7.4.2 Accuracy of Finite Difference Approximation

The success of all gradient-based optimization algorithms, as their names suggest, strongly depends on the accuracy of the evaluated gradient vector. An important question at this point is: How accurate is this finite difference approximation? This is a critical question,

since gradient-based optimization is one of the most popular approaches in practice.

Assume that the function f (x) has n_sda significant digits of accuracy. As a rule of thumb, the number of digits of accuracy of derivatives drops by half (n_sda⁄2). For the second derivatives, it drops by another half (n_sda⁄4). Please keep in mind that this is indeed a rule of thumb. In practical cases, the situation could be much worse or much better. The resulting finite difference values may become useless in the optimization algorithm, and result in serious convergence difficulties.

Optimizing with Experimental Data

An important practical situation of interest occurs when experimental data is used for the objective function or the constraint functions. This situation may have low accuracy (say six digits.) In this case, the first derivative may only have three digits of accuracy, and the second derivative might be practically unusable in an optimization algorithm.

In these cases, it may be useful to first develop so-called response surfaces of the resulting data. Once obtained, it might be more reliable to optimize using these surfaces, which are essentially a best-fit of the data available. At a basic level, the situation is straightforward; that is, (i) form a best-fit function of the data (make the best fit as smooth as possible) and (ii) optimize using this best fit function. This approach works quite well. The details of this topic are beyond the scope of this book. References [5] and [6] offer representative works in the area. The first is a fundamental book on response surface methodology. The second provides response surface information from the perspective of design of experiments, within one concise chapter.

How to Impact Finite Difference Accuracy

We can impact finite difference accuracy in three basic ways. Fortunately, most optimization codes perform well in promoting the maximum accuracy of the obtained results. However, there is much that we can also do. The three basic approaches are as follows.

(1) Adequate Scaling. Adequate scaling (as previously discussed) will address: (ii) the magnitude of the objective functions, (i) the magnitude of the design variables, (iii) the magnitude of the constraints, and (iv) the pertinent setting parameters of the optimization codes. When these issues are addressed, finite difference will tend to perform more effectively.

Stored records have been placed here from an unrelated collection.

## src/rtl/wb_pkg.sv

```systemverilog
// -----------------------------------------------------------------------------
// wb_pkg
// Shared types for the multi-lane write-back/retire stage.
//   WbEntry   : one completed instruction as held in the retire queue
//   HaltCause : encoding of the sticky halt cause output
//   WbState   : retire FSM states
//   SYS_*     : syscall numbers recognised in $v0
// -----------------------------------------------------------------------------
package wb_pkg;

    localparam logic [31:0] SYS_PRINT_INT = 32'd1;
    localparam logic [31:0] SYS_EXIT      = 32'd10;

    // "reg" is a keyword, so the destination register field is named rd.
    typedef struct packed {
        logic [31:0] pc;
        logic [31:0] data;
        logic [31:0] v0;
        logic [31:0] a0;
        logic [4:0]  rd;
        logic        wen;
        logic        syscall;
        logic        exc;
    } WbEntry;

    typedef enum logic [1:0] {
        CauseNone       = 2'd0,
        CauseExit       = 2'd1,
        CauseOverflow   = 2'd2,
        CauseBadSyscall = 2'd3
    } HaltCause;

    typedef enum logic [1:0] {
        StRun    = 2'd0,
        StPrint  = 2'd1,
        StHalted = 2'd2
    } WbState;

endpackage

```

## src/rtl/retire_queue.sv

```systemverilog
// -----------------------------------------------------------------------------
// retire_queue
// In-order circular FIFO of WbEntry with up to LANES pushes and LANES pops
// per cycle. The head window always shows the LANES oldest slots; entries
// beyond o_count are stale and must be ignored by the consumer.
//   clock, reset     : clock, asynchronous active-low reset
//   i_flush          : discard all contents (wins over push/pop)
//   i_push_count     : number of entries taken from i_push_entries[0..]
//   i_push_entries   : compacted entries to append
//   i_pop_count      : number of head entries to drop
//   o_head           : LANES oldest slots, oldest at index 0
//   o_count          : registered occupancy
// -----------------------------------------------------------------------------
module retire_queue
    import wb_pkg::*;
#(
    parameter int unsigned LANES = 2,
    parameter int unsigned DEPTH = 8
) (
    input  logic                         clock,
    input  logic                         reset,
    input  logic                         i_flush,
    input  logic [$clog2(LANES+1)-1:0]   i_push_count,
    input  WbEntry [LANES-1:0]           i_push_entries,
    input  logic [$clog2(LANES+1)-1:0]   i_pop_count,
    output WbEntry [LANES-1:0]           o_head,
    output logic [$clog2(DEPTH):0]       o_count
);

    localparam int PW = $clog2(DEPTH);
    localparam int CW = $clog2(LANES + 1);
    localparam int QW = PW + 1;

    WbEntry           r_mem [DEPTH];
    logic [PW-1:0]    r_wptr;
    logic [PW-1:0]    r_rptr;
    logic [QW-1:0]    r_count;

    always_ff @(posedge clock) begin
        for (int i = 0; i < LANES; i++) begin
            if (CW'(i) < i_push_count) begin
                r_mem[r_wptr + PW'(i)] <= i_push_entries[i];
            end
        end
    end

    always_ff @(posedge clock or negedge reset) begin
        if (!reset) begin
            r_wptr  <= '0;
            r_rptr  <= '0;
            r_count <= '0;
        end else if (i_flush) begin
            r_wptr  <= '0;
            r_rptr  <= '0;
            r_count <= '0;
        end else begin
            r_wptr  <= r_wptr + PW'(i_push_count);
            r_rptr  <= r_rptr + PW'(i_pop_count);
            r_count <= r_count + QW'(i_push_count) - QW'(i_pop_count);
        end
    end

    always_comb begin
        for (int i = 0; i < LANES; i++) begin
            o_head[i] = r_mem[r_rptr + PW'(i)];
        end
    end

    assign o_count = r_count;

endmodule

```

## src/rtl/writeback_retire_unit.sv

```systemverilog
// -----------------------------------------------------------------------------
// writeback_retire_unit
// Multi-lane in-order write-back/retire stage. Buffers bundles from MEM/WB in
// a retire queue, retires ordinary entries to LANES GPR write ports, services
// print_int/exit syscalls and halts precisely on overflow.
// Optional feature macro: WB_TRACE_EN (text trace of retirement plus $finish
// one cycle after the halt; simulation only).
// Ports:
//   clock, reset                 : clock, asynchronous active-low reset
//   inValid/inReady, inCount     : bundle handshake and valid lane count
//   inPc/inData/inV0/inA0/inReg  : per-lane packed instruction fields
//   inWen/inSyscall/inExc        : per-lane flags
//   gprWrite*                    : registered GPR write ports, port 0 oldest
//   printValid/printValue/Ready  : print_int console handshake
//   halted/haltCause/haltPc      : sticky halt status
//   retiredCount                 : entries popped since reset (wraps)
//   traceFile                    : trace descriptor (WB_TRACE_EN only)
// -----------------------------------------------------------------------------
module writeback_retire_unit
    import wb_pkg::*;
#(
    parameter int unsigned LANES = 2,
    parameter int unsigned DEPTH = 8
) (
    input  logic                         clock,
    input  logic                         reset,
    input  logic                         inValid,
    output logic                         inReady,
    input  logic [$clog2(LANES+1)-1:0]   inCount,
    input  logic [LANES*32-1:0]          inPc,
    input  logic [LANES*32-1:0]          inData,
    input  logic [LANES*32-1:0]          inV0,
    input  logic [LANES*32-1:0]          inA0,
    input  logic [LANES*5-1:0]           inReg,
    input  logic [LANES-1:0]             inWen,
    input  logic [LANES-1:0]             inSyscall,
    input  logic [LANES-1:0]             inExc,
    output logic [LANES-1:0]             gprWriteEnabled,
    output logic [LANES*5-1:0]           gprWriteRegister,
    output logic [LANES*32-1:0]          gprWriteInput,
    output logic                         printValid,
    output logic [31:0]                  printValue,
    input  logic                         printReady,
    output logic                         halted,
    output logic [1:0]                   haltCause,
    output logic [31:0]                  haltPc,
    output logic [31:0]                  retiredCount,
    input  integer                       traceFile
);

    localparam int CW = $clog2(LANES + 1);
    localparam int QW = $clog2(DEPTH) + 1;

    WbState               r_state;
    WbState               w_state_next;
    HaltCause             r_halt_cause;
    HaltCause             w_cause_next;
    logic [31:0]          r_halt_pc;
    logic [31:0]          w_halt_pc_next;
    logic [31:0]          r_retired;
    logic [LANES-1:0]     r_we;
    logic [LANES*5-1:0]   r_reg;
    logic [LANES*32-1:0]  r_data;
    logic [LANES-1:0]     w_we_next;
    logic [LANES*5-1:0]   w_reg_next;
    logic [LANES*32-1:0]  w_data_next;

    WbEntry [LANES-1:0]   w_lane;
    WbEntry [LANES-1:0]   w_push_entries;
    WbEntry [LANES-1:0]   w_head;
    logic [CW-1:0]        w_push_count;
    logic [CW-1:0]        w_q_push_count;
    logic [CW-1:0]        w_pop_count;
    logic [QW-1:0]        w_occ;
    logic                 w_push;
    logic                 w_halt_now;

    // Ready depends only on registered state, never on this cycle's pops.
    assign inReady = reset && (r_state != StHalted) && (w_occ <= QW'(DEPTH - LANES));
    assign w_push  = inValid && inReady;

    always_comb begin
        for (int i = 0; i < LANES; i++) begin
            w_lane[i] = '{
                pc:      inPc[i*32 +: 32],
                data:    inData[i*32 +: 32],
                v0:      inV0[i*32 +: 32],
                a0:      inA0[i*32 +: 32],
                rd:      inReg[i*5 +: 5],
                wen:     inWen[i],
                syscall: inSyscall[i],
                exc:     inExc[i]
            };
        end
    end

    // Compact live lanes towards slot 0, dropping PC==0 bubbles.
    always_comb begin
        int k;
        k = 0;
        w_push_entries = '0;
        for (int i = 0; i < LANES; i++) begin
            if (CW'(i) < inCount && w_lane[i].pc != 32'h0) begin
                for (int j = 0; j < LANES; j++) begin
                    if (j == k) begin
                        w_push_entries[j] = w_lane[i];
                    end
                end
                k = k + 1;
            end
        end
        w_push_count = CW'(k);
    end

    assign w_q_push_count = w_push ? w_push_count : '0;

    retire_queue #(
        .LANES (LANES),
        .DEPTH (DEPTH)
    ) u_retire_queue (
        .clock          (clock),
        .reset          (reset),
        .i_flush        (w_halt_now),
        .i_push_count   (w_q_push_count),
        .i_push_entries (w_push_entries),
        .i_pop_count    (w_pop_count),
        .o_head         (w_head),
        .o_count        (w_occ)
    );

    // Retire FSM: next state, pop count and write-port contents.
    always_comb begin
        int   n;
        logic stop;
        w_state_next   = r_state;
        w_pop_count    = '0;
        w_halt_now     = 1'b0;
        w_cause_next   = r_halt_cause;
        w_halt_pc_next = r_halt_pc;
        w_we_next      = '0;
        w_reg_next     = '0;
        w_data_next    = '0;
        n              = 0;
        stop           = 1'b0;
        case (r_state)
            StRun: begin
                if (w_occ != '0) begin
                    if (w_head[0].exc) begin
                        w_pop_count    = CW'(1);
                        w_halt_now     = 1'b1;
                        w_state_next   = StHalted;
                        w_cause_next   = CauseOverflow;
                        w_halt_pc_next = w_head[0].pc;
                    end else if (w_head[0].syscall) begin
                        if (w_head[0].v0 == SYS_PRINT_INT) begin
                            w_state_next = StPrint;
                        end else begin
                            w_pop_count    = CW'(1);
                            w_halt_now     = 1'b1;
                            w_state_next   = StHalted;
                            w_cause_next   = (w_head[0].v0 == SYS_EXIT) ? CauseExit
                                                                        : CauseBadSyscall;
                            w_halt_pc_next = w_head[0].pc;
                        end
                    end else begin
                        // Longest run of ordinary entries from the head.
                        for (int i = 0; i < LANES; i++) begin
                            if (!stop && QW'(i) < w_occ && !w_head[i].syscall
                                    && !w_head[i].exc) begin
                                n = n + 1;
                            end else begin
                                stop = 1'b1;
                            end
                        end
                        w_pop_count = CW'(n);
                        for (int i = 0; i < LANES; i++) begin
                            if (i < n && w_head[i].wen && w_head[i].rd != 5'd0) begin
                                w_we_next[i] = 1'b1;
                                // A younger write to the same register in this group wins.
                                for (int j = i + 1; j < LANES; j++) begin
                                    if (j < n && w_head[j].wen && w_head[j].rd == w_head[i].rd) begin
                                        w_we_next[i] = 1'b0;
                                    end
                                end
                            end
                            if (w_we_next[i]) begin
                                w_reg_next[i*5 +: 5]   = w_head[i].rd;
                                w_data_next[i*32 +: 32] = w_head[i].data;
                            end
                        end
                    end
                end
            end
            StPrint: begin
                if (printReady) begin
                    w_pop_count  = CW'(1);
                    w_state_next = StRun;
                end
            end
            StHalted: begin
                w_state_next = StHalted;
            end
            default: begin
                w_state_next = StRun;
            end
        endcase
    end

    always_ff @(posedge clock or negedge reset) begin
        if (!reset) begin
            r_state      <= StRun;
            r_halt_cause <= CauseNone;
            r_halt_pc    <= '0;
            r_retired    <= '0;
            r_we         <= '0;
            r_reg        <= '0;
            r_data       <= '0;
        end else begin
            r_state      <= w_state_next;
            r_halt_cause <= w_cause_next;
            r_halt_pc    <= w_halt_pc_next;
            r_retired    <= r_retired + 32'(w_pop_count);
            r_we         <= w_we_next;
            r_reg        <= w_reg_next;
            r_data       <= w_data_next;
        end
    end

    assign gprWriteEnabled  = r_we;
    assign gprWriteRegister = r_reg;
    assign gprWriteInput    = r_data;
    assign printValid       = (r_state == StPrint);
    assign printValue       = printValid ? w_head[0].a0 : 32'h0;
    assign halted           = (r_state == StHalted);
    assign haltCause        = r_halt_cause;
    assign haltPc           = r_halt_pc;
    assign retiredCount     = r_retired;

`ifdef WB_TRACE_EN
    always @(posedge clock) begin
        if (reset) begin
            for (int i = 0; i < LANES; i++) begin
                if (w_we_next[i]) begin
                    $display("@%h: $%0d <= %h", w_head[i].pc, w_head[i].rd, w_head[i].data);
                end
            end
            if (r_state == StPrint && printReady) begin
                $display("%0d", w_head[0].a0);
            end
            if (w_halt_now) begin
                if (w_cause_next == CauseOverflow) begin
                    $display("Runtime exception at %h: arithmetic overflow", w_halt_pc_next);
                end else if (w_cause_next == CauseExit) begin
                    $display("exit at %h", w_halt_pc_next);
                end else begin
                    $display("bad syscall at %h", w_halt_pc_next);
                end
            end
            if (r_state == StHalted) begin
                $finish;
            end
        end
    end
`else
    logic w_unused_trace;
    assign w_unused_trace = ^traceFile;
`endif

endmodule

```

(2) Forward, Backward, or Central Difference: As previously discussed, forward and backward differences provide similar accuracies, while central difference provides greater accuracy. However, the central difference is more computationally intensive. Depending on the computer labor involved in evaluating the objective functions and constraints, we may decide to choose one option vs. another.

(3) The Magnitude of Δx: This last consideration is the most critical. Too small or too large a magnitude will result in excessive inaccuracies. Let us consider each scenario.

i Too large a magnitude of Δx makes the secant line too distinct from the tangent line. Their corresponding slopes become too dissimilar (i.e., the finite difference and gradient become too different). This situation is readily seen in Fig. 7.2.